_Task details_: A single total is needed, the number of lines of this listing that contain the string "words".

◆ ◆ ◆ ◆ ◆

**src/hw/syscall_map.svh**
```systemverilog
/*
 Constants of the flash system-call sequencer: keys, opcodes, status
 words, failure reasons and pulse timing.
 Assumes it is included by bare name wherever these values are needed.
*/
`ifndef SYSCALL_MAP_SVH
`define SYSCALL_MAP_SVH

`define CLOCK_PERIOD_NS   10
`define FIRST_CALL_KEY_VALUE        8'hb6
`define SECOND_CALL_KEY_BASE         8'hd3
`define OP_SILICON_ID     8'h00
`define OP_LOAD_BYTES     8'h04
`define OP_WRITE_ROW      8'h05
`define OP_PROGRAM_ROW    8'h06
`define OP_ERASE_ALL      8'h0a
`define OP_CHECKSUM       8'h0b
`define OP_NB_WRITE_ROW   8'h07
`define OP_NB_PROGRAM_ROW 8'h08
`define OP_RESUME_NB      8'h09
`define STATUS_OK         32'ha000_0000
`define STATUS_FAIL_BASE  32'hf000_0000
`define ERR_BAD_OPCODE    8'h01
`define ERR_BAD_KEY       8'h02
`define ERR_NB_DEBUG      8'h03
`define ERR_NO_RESUME     8'h04
`define ERR_FLASH_BUSY    8'h05
`define PULSE_TIME_NS     6000000
`define PULSE_CYCLES      (`PULSE_TIME_NS / `CLOCK_PERIOD_NS)
`define PHASE_PRE         3'b001
`define PHASE_ERASE       3'b010
`define PHASE_PROGRAM     3'b100
`define PHASES_WRITE      3'b111

`endif

```
**src/hw/syscall_pkg.sv**
```systemverilog
/*
 Types of the flash system-call sequencer.
 Assumes syscall_map.svh supplies the numeric constants.
*/
package syscall_pkg;

  typedef enum logic [6:0] {
    ST_IDLE  = 7'b000_0001,
    ST_CHECK = 7'b000_0010,
    ST_ARM   = 7'b000_0100,
    ST_XFER  = 7'b000_1000,
    ST_PULSE = 7'b001_0000,
    ST_PAUSE = 7'b010_0000,
    ST_SUM   = 7'b100_0000
  } seq_state_t;

  typedef logic [7:0]  opcode_t;
  typedef logic [31:0] word_t;

endpackage : syscall_pkg

```
**src/hw/hv_pulse_gen.sv**
```systemverilog
/*
 High-voltage pulse generator: one timed program or erase pulse per start.
 Assumes start is a one-cycle pulse given only while no pulse runs.
*/
`timescale 1ns/100ps

module hv_pulse_gen #(
  parameter int PULSE_CYCLES = 600000
) (
  input  wire logic clock,        // System clock.
  input  wire logic reset,        // Synchronous reset, active high.
  input  wire logic start,        // Begin one pulse.
  input  wire logic erase,        // Pulse is an erase, else a program.
  input  wire logic all_cells,    // Pulse acts on every cell of the row.
  output logic      hv_enable,    // High voltage applied.
  output logic      hv_erase,     // Polarity of the applied pulse.
  output logic      hv_all_cells, // Pulse covers all cells.
  output logic      done          // One cycle at the end of the pulse.
);

  localparam int CW = $clog2(PULSE_CYCLES + 1);
  localparam logic [CW-1:0] LAST = CW'(PULSE_CYCLES - 1);

  logic [CW-1:0] count_q;

  always_ff @(posedge clock) begin
    if (reset) begin
      hv_enable    <= 1'b0;
      hv_erase     <= 1'b0;
      hv_all_cells <= 1'b0;
      count_q      <= '0;
    end else if (start) begin
      hv_enable    <= 1'b1;
      hv_erase     <= erase;
      hv_all_cells <= all_cells;
      count_q      <= '0;
    end else if (hv_enable) begin
      if (count_q == LAST) begin
        hv_enable <= 1'b0;
      end
      count_q <= count_q + CW'(1);
    end
  end

  always_ff @(posedge clock) begin
    if (reset) begin
      done <= 1'b0;
    end else begin
      done <= hv_enable && !start && (count_q == LAST);
    end
  end

endmodule : hv_pulse_gen

```
**src/hw/flash_system_call_sequencer.sv**
```systemverilog
/*
 Flash system-call sequencer: keyed calls, page latch, PROGRAM_ERASE_PROGRAM_SEQUENCE row writes,
 checksum and non-blocking sub-operation interrupts.
 Assumes requests come from logic on the same clock and that the flash
 array returns read data the cycle after a read strobe.
*/
`timescale 1ns/100ps
`include "syscall_map.svh"

module flash_system_call_sequencer #(
  parameter int          LATCH_BYTES  = 128,
  parameter int          PULSE_CYCLES = `PULSE_CYCLES,
  parameter logic [31:0] SILICON_ID   = 32'h0000_1234 // Arbitrary value.
) (
  input  wire logic                 clock,          // System clock.
  input  wire logic                 reset,          // Sync reset, high.
  input  wire logic                 call_start,     // Request bit written.
  input  wire logic [15:0]          call_opcode_field, // Command field.
  input  wire syscall_pkg::word_t   call_argument,  // Argument word.
  input  wire logic                 from_debug,     // Requester is debug.
  input  wire logic [7:0]           flash_rd_data,  // Array read byte.
  output logic                      call_request_bit, // Call pending.
  output logic                      call_privileged,  // Call executing.
  output syscall_pkg::word_t        status_word,    // Completion status.
  output syscall_pkg::word_t        result_word,    // Returned value.
  output logic                      call_nmi,       // Core entry pulse.
  output logic                      cpu_stall,      // Core held.
  output logic                      seq_irq,        // Sub-operation done.
  output logic [15:0]               flash_row,      // Target row.
  output logic                      flash_wr_strobe, // Latch byte to row.
  output logic [$clog2(LATCH_BYTES)-1:0] flash_index, // Byte in row.
  output logic [7:0]                flash_wr_data,  // Byte written.
  output logic                      flash_rd_strobe, // Row byte read.
  output logic                      hv_enable,      // Pulse applied.
  output logic                      hv_erase,       // Erase polarity.
  output logic                      hv_all_cells    // Whole-row pulse.
);
  import syscall_pkg::*;

  localparam int IW = $clog2(LATCH_BYTES);
  localparam logic [IW-1:0] LAST_IDX = IW'(LATCH_BYTES - 1);

  seq_state_t    state_q;
  opcode_t       op_q;
  logic [7:0]    cmd_hi_q;
  word_t         arg_q;
  logic          dbg_q;
  logic [2:0]    phase_q;
  logic          nb_q;
  logic          paused_q;
  logic          all_rows_q;
  logic [IW-1:0] idx_q;
  logic          pulse_start_q;
  logic          pulse_done;
  logic          rel_q;
  word_t         rel_status_q;
  logic          rd_valid_q;
  logic          rd_done_q;
  logic [IW-1:0] acc_cnt_q;
  word_t         sum_q;
  logic [7:0]    latch_mem [LATCH_BYTES];

  function automatic logic is_nonblocking(input opcode_t op);
    return (op == `OP_NB_WRITE_ROW) || (op == `OP_NB_PROGRAM_ROW) ||
           (op == `OP_RESUME_NB);
  endfunction : is_nonblocking

  function automatic word_t fail_word(input logic [7:0] code);
    return `STATUS_FAIL_BASE | {24'h0, code};
  endfunction : fail_word

  wire accept = call_start &&
                ((state_q == ST_IDLE) || (state_q == ST_PAUSE));
  wire key_ok = (arg_q[7:0] == `FIRST_CALL_KEY_VALUE) && (cmd_hi_q == 8'h00) &&
                (arg_q[15:8] == 8'(`SECOND_CALL_KEY_BASE + op_q));
  wire [2:0] cur_phase = phase_q & (~phase_q + 3'h1);
  wire [2:0] left_phase = phase_q & ~cur_phase;

  hv_pulse_gen #(
    .PULSE_CYCLES (PULSE_CYCLES)
  ) u_pulse (
    .clock        (clock),
    .reset        (reset),
    .start        (pulse_start_q),
    .erase        (cur_phase == `PHASE_ERASE),
    .all_cells    ((cur_phase != `PHASE_PROGRAM) || all_rows_q),
    .hv_enable    (hv_enable),
    .hv_erase     (hv_erase),
    .hv_all_cells (hv_all_cells),
    .done         (pulse_done)
  );

  // Sequencer: decodes the call and walks the row phases.
  always_ff @(posedge clock) begin
    if (reset) begin
      state_q       <= ST_IDLE;
      op_q          <= '0;
      cmd_hi_q      <= '0;
      arg_q         <= '0;
      dbg_q         <= 1'b0;
      phase_q       <= '0;
      nb_q          <= 1'b0;
      paused_q      <= 1'b0;
      all_rows_q    <= 1'b0;
      idx_q         <= '0;
      pulse_start_q <= 1'b0;
      rel_q         <= 1'b0;
      rel_status_q  <= '0;
      seq_irq       <= 1'b0;
    end else begin
      pulse_start_q <= 1'b0;
      rel_q         <= 1'b0;
      seq_irq       <= 1'b0;
      unique case (state_q)
        ST_IDLE, ST_PAUSE: begin
          if (accept) begin
            op_q     <= call_opcode_field[7:0];
            cmd_hi_q <= call_opcode_field[15:8];
            arg_q    <= call_argument;
            dbg_q    <= from_debug;
            state_q  <= ST_CHECK;
          end
        end
        ST_CHECK: begin
          rel_q        <= 1'b1;
          rel_status_q <= `STATUS_OK;
          state_q      <= paused_q ? ST_PAUSE : ST_IDLE;
          if (!key_ok) begin
            rel_status_q <= fail_word(`ERR_BAD_KEY);
          end else if (paused_q && op_q != `OP_RESUME_NB) begin
            rel_status_q <= fail_word(`ERR_FLASH_BUSY);
          end else begin
            unique case (op_q)
              `OP_SILICON_ID, `OP_LOAD_BYTES: begin
              end
              `OP_WRITE_ROW, `OP_PROGRAM_ROW, `OP_ERASE_ALL: begin
                rel_q      <= 1'b0;
                nb_q       <= 1'b0;
                all_rows_q <= (op_q == `OP_ERASE_ALL);
                phase_q    <= (op_q == `OP_WRITE_ROW) ? `PHASES_WRITE :
                              (op_q == `OP_ERASE_ALL) ? `PHASE_ERASE :
                                                        `PHASE_PROGRAM;
                state_q    <= ST_ARM;
              end
              `OP_NB_WRITE_ROW, `OP_NB_PROGRAM_ROW: begin
                if (dbg_q) begin
                  rel_status_q <= fail_word(`ERR_NB_DEBUG);
                end else begin
                  nb_q       <= 1'b1;
                  all_rows_q <= 1'b0;
                  phase_q    <= (op_q == `OP_NB_WRITE_ROW) ?
                                `PHASES_WRITE : `PHASE_PROGRAM;
                  state_q    <= ST_ARM;
                end
              end
              `OP_RESUME_NB: begin
                if (!paused_q) begin
                  rel_status_q <= fail_word(`ERR_NO_RESUME);
                end else begin
                  paused_q <= 1'b0;
                  state_q  <= ST_ARM;
                end
              end
              `OP_CHECKSUM: begin
                rel_q   <= 1'b0;
                idx_q   <= '0;
                state_q <= ST_SUM;
              end
              default: begin
                rel_status_q <= fail_word(`ERR_BAD_OPCODE);
              end
            endcase
          end
        end
        ST_ARM: begin
          idx_q <= '0;
          if (phase_q == 3'b000) begin
            state_q <= ST_IDLE;
          end else if (cur_phase == `PHASE_PROGRAM) begin
            state_q <= ST_XFER;
          end else begin
            pulse_start_q <= 1'b1;
            state_q       <= ST_PULSE;
          end
        end
        ST_XFER: begin
          idx_q <= idx_q + IW'(1);
          if (idx_q == LAST_IDX) begin
            pulse_start_q <= 1'b1;
            state_q       <= ST_PULSE;
          end
        end
        ST_PULSE: begin
          if (pulse_done) begin
            phase_q <= left_phase;
            if (nb_q) begin
              seq_irq  <= 1'b1;
              paused_q <= 1'b1;
              state_q  <= ST_PAUSE;
            end else if (left_phase == 3'b000) begin
              rel_q        <= 1'b1;
              rel_status_q <= `STATUS_OK;
              state_q      <= ST_IDLE;
            end else begin
              state_q <= ST_ARM;
            end
          end
        end
        ST_SUM: begin
          if (idx_q != LAST_IDX) begin
            idx_q <= idx_q + IW'(1);
          end
          if (rd_valid_q && acc_cnt_q == LAST_IDX) begin
            rel_q        <= 1'b1;
            rel_status_q <= `STATUS_OK;
            state_q      <= ST_IDLE;
          end
        end
      endcase
    end
  end

  // Page latch staging by the load-bytes call.
  always_ff @(posedge clock) begin
    if (state_q == ST_CHECK && key_ok && !paused_q &&
        op_q == `OP_LOAD_BYTES) begin
      latch_mem[arg_q[16+IW-1:16]] <= arg_q[31:24];
    end
  end

  // Flash port: latch bytes out during transfer, row reads during sums.
  always_ff @(posedge clock) begin
    if (reset) begin
      flash_row       <= '0;
      flash_wr_strobe <= 1'b0;
      flash_rd_strobe <= 1'b0;
      flash_index     <= '0;
      flash_wr_data   <= '0;
    end else begin
      if (state_q == ST_CHECK) begin
        flash_row <= arg_q[31:16];
      end
      flash_wr_strobe <= (state_q == ST_XFER);
      flash_rd_strobe <= (state_q == ST_SUM) && !rd_done_q;
      flash_index     <= idx_q;
      flash_wr_data   <= latch_mem[idx_q];
    end
  end

  // Checksum accumulation over the row read back.
  always_ff @(posedge clock) begin
    if (reset || state_q == ST_CHECK) begin
      rd_done_q  <= 1'b0;
      rd_valid_q <= 1'b0;
      acc_cnt_q  <= '0;
      sum_q      <= '0;
    end else begin
      rd_valid_q <= flash_rd_strobe;
      if (state_q == ST_SUM && idx_q == LAST_IDX) begin
        rd_done_q <= 1'b1;
      end
      if (rd_valid_q) begin
        sum_q     <= sum_q + {24'h0, flash_rd_data};
        acc_cnt_q <= acc_cnt_q + IW'(1);
      end
    end
  end

  // Requester-facing flags, status and result words.
  always_ff @(posedge clock) begin
    if (reset) begin
      call_request_bit <= 1'b0;
      call_privileged  <= 1'b0;
      status_word      <= '0;
      result_word      <= '0;
      call_nmi         <= 1'b0;
      cpu_stall        <= 1'b0;
    end else begin
      call_nmi <= accept && !from_debug;
      if (accept) begin
        call_request_bit <= 1'b1;
        cpu_stall        <= !from_debug &&
                            !is_nonblocking(call_opcode_field[7:0]);
      end else if (rel_q) begin
        call_request_bit <= 1'b0;
        call_privileged  <= 1'b0;
        cpu_stall        <= 1'b0;
        status_word      <= rel_status_q;
      end else if (state_q == ST_CHECK) begin
        call_privileged <= 1'b1;
      end
      if (state_q == ST_CHECK && key_ok && op_q == `OP_SILICON_ID) begin
        result_word <= SILICON_ID;
      end else if (state_q == ST_SUM && rd_valid_q &&
                   acc_cnt_q == LAST_IDX) begin
        result_word <= sum_q + {24'h0, flash_rd_data};
      end
    end
  end

endmodule : flash_system_call_sequencer

```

◆ ◆ ◆ ◆ ◆

_Answer space_: 2